# ACTION ITEM
Reproduce exactly, and only, the lines below from the one containing "grant_d = grant_q;" through the one containing "if (sched.i_done ||".

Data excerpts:
* * *
--- src/rtl/rr_slot_scheduler.sv ---
// Round-robin time-slot scheduler for one optical output port: grant,
// reconfigure strobe, guard settle interval, then a bounded data slot.
module rr_slot_scheduler #(
  parameter int P_CHANNEL_NUM = 8,
  parameter int P_SLOT_CYC    = 16,
  parameter int P_GUARD_CYC   = 4,
  parameter int P_IDX_W       = 3
) (
  input  logic                i_clk,
  input  logic                i_rst,
  rr_slot_scheduler_if.slave  sched,
  output logic [1:0]          o_dbg_state
);

  localparam int CNT_MAX = (P_SLOT_CYC > P_GUARD_CYC) ? P_SLOT_CYC : P_GUARD_CYC;
  localparam int CNT_W   = $clog2(CNT_MAX + 1);
  localparam logic [CNT_W-1:0]   SLOT_LAST  = CNT_W'(P_SLOT_CYC);
  localparam logic [CNT_W-1:0]   GUARD_LAST = CNT_W'(P_GUARD_CYC);
  localparam logic [P_IDX_W-1:0] IDX_LAST   = P_IDX_W'(P_CHANNEL_NUM - 1);

  typedef enum logic [1:0] {
    ST_IDLE  = 2'd0,
    ST_GUARD = 2'd1,
    ST_SLOT  = 2'd2
  } state_e;

  state_e                   state_q, state_d;
  logic [P_CHANNEL_NUM-1:0] grant_q, grant_d;
  logic [P_CHANNEL_NUM-1:0] ptr_q, ptr_d;
  logic [P_IDX_W-1:0]       port_q, port_d;
  logic                     cfg_q, cfg_d;
  logic [CNT_W-1:0]         cnt_q, cnt_d;

  logic [P_IDX_W-1:0]       ptr_idx;
  logic [P_IDX_W-1:0]       arb_base;
  logic                     win_found;
  logic [P_IDX_W-1:0]       win_idx;

  // Lowest requesting index at or above base, wrapping; scanned from the far
  // end so the closest hit overwrites the others.
  function automatic logic [P_IDX_W:0] pick(input logic [P_CHANNEL_NUM-1:0] req,
                                             input logic [P_IDX_W-1:0]       base);
    logic [P_IDX_W:0] sum;
    logic [P_IDX_W:0] res;
    res = '0;
    for (int i = P_CHANNEL_NUM - 1; i >= 0; i--) begin
      sum = {1'b0, base} + (P_IDX_W+1)'(i);
      if (sum >= (P_IDX_W+1)'(P_CHANNEL_NUM)) begin
        sum = sum - (P_IDX_W+1)'(P_CHANNEL_NUM);
      end
      if (req[sum[P_IDX_W-1:0]]) begin
        res = {1'b1, sum[P_IDX_W-1:0]};
      end
    end
    return res;
  endfunction

  always_comb begin
    ptr_idx = '0;
    for (int i = 0; i < P_CHANNEL_NUM; i++) begin
      if (ptr_q[i]) begin
        ptr_idx = P_IDX_W'(i);
      end
    end
  end

  // At the end of a slot the pointer moves past the owner in the same edge,
  // so arbitration already sees the rotated value.
  always_comb begin
    if (state_q == ST_SLOT) begin
      arb_base = (port_q == IDX_LAST) ? '0 : port_q + P_IDX_W'(1);
    end else begin
      arb_base = ptr_idx;
    end
    {win_found, win_idx} = pick(sched.i_req, arb_base);
  end

  always_comb begin
    state_d = state_q;
    grant_d = grant_q;
    ptr_d   = ptr_q;
    port_d  = port_q;
    cfg_d   = 1'b0;
    cnt_d   = cnt_q;

    case (state_q)
      ST_IDLE: begin
        if (win_found) begin
          state_d = ST_GUARD;
          grant_d = P_CHANNEL_NUM'(1) << win_idx;
          port_d  = win_idx;
          cfg_d   = 1'b1;
          cnt_d   = CNT_W'(1);
        end
      end

      ST_GUARD: begin
        if (cnt_q == GUARD_LAST) begin
          state_d = ST_SLOT;
          cnt_d   = CNT_W'(1);
        end else begin
          cnt_d = cnt_q + CNT_W'(1);
        end
      end

      ST_SLOT: begin
        if (sched.i_done || (cnt_q == SLOT_LAST)) begin
          ptr_d = {grant_q[P_CHANNEL_NUM-2:0], grant_q[P_CHANNEL_NUM-1]};
          if (!win_found) begin
            state_d = ST_IDLE;
            grant_d = '0;
            port_d  = '0;
            cnt_d   = '0;
          end else if (win_idx != port_q) begin
            state_d = ST_GUARD;
            grant_d = P_CHANNEL_NUM'(1) << win_idx;
            port_d  = win_idx;
            cfg_d   = 1'b1;
            cnt_d   = CNT_W'(1);
          end else begin
            // Sole requester keeps the path: the switch is already set.
            cnt_d = CNT_W'(1);
          end
        end else begin
          cnt_d = cnt_q + CNT_W'(1);
        end
      end

      default: begin
        state_d = ST_IDLE;
        grant_d = '0;
        port_d  = '0;
        cnt_d   = '0;
      end
    endcase
  end

  always_ff @(posedge i_clk or posedge i_rst) begin
    if (i_rst) begin
      state_q <= ST_IDLE;
      grant_q <= '0;
      ptr_q   <= P_CHANNEL_NUM'(1);
      port_q  <= '0;
      cfg_q   <= 1'b0;
      cnt_q   <= '0;
    end else begin
      state_q <= state_d;
      grant_q <= grant_d;
      ptr_q   <= ptr_d;
      port_q  <= port_d;
      cfg_q   <= cfg_d;
      cnt_q   <= cnt_d;
    end
  end

  assign sched.o_grant       = grant_q;
  assign sched.o_grant_valid = (state_q == ST_SLOT);
  assign sched.o_cfg_valid   = cfg_q;
  assign sched.o_cfg_port    = port_q;
  assign sched.o_busy        = (state_q != ST_IDLE);
  assign o_dbg_state         = state_q;

endmodule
* * *
# RESPONSE BOX
    grant_d = grant_q;
    ptr_d   = ptr_q;
    port_d  = port_q;
    cfg_d   = 1'b0;
    cnt_d   = cnt_q;

    case (state_q)
      ST_IDLE: begin
        if (win_found) begin
          state_d = ST_GUARD;
          grant_d = P_CHANNEL_NUM'(1) << win_idx;
          port_d  = win_idx;
          cfg_d   = 1'b1;
          cnt_d   = CNT_W'(1);
        end
      end

      ST_GUARD: begin
        if (cnt_q == GUARD_LAST) begin
          state_d = ST_SLOT;
          cnt_d   = CNT_W'(1);
        end else begin
          cnt_d = cnt_q + CNT_W'(1);
        end
      end

      ST_SLOT: begin
        if (sched.i_done || (cnt_q == SLOT_LAST)) begin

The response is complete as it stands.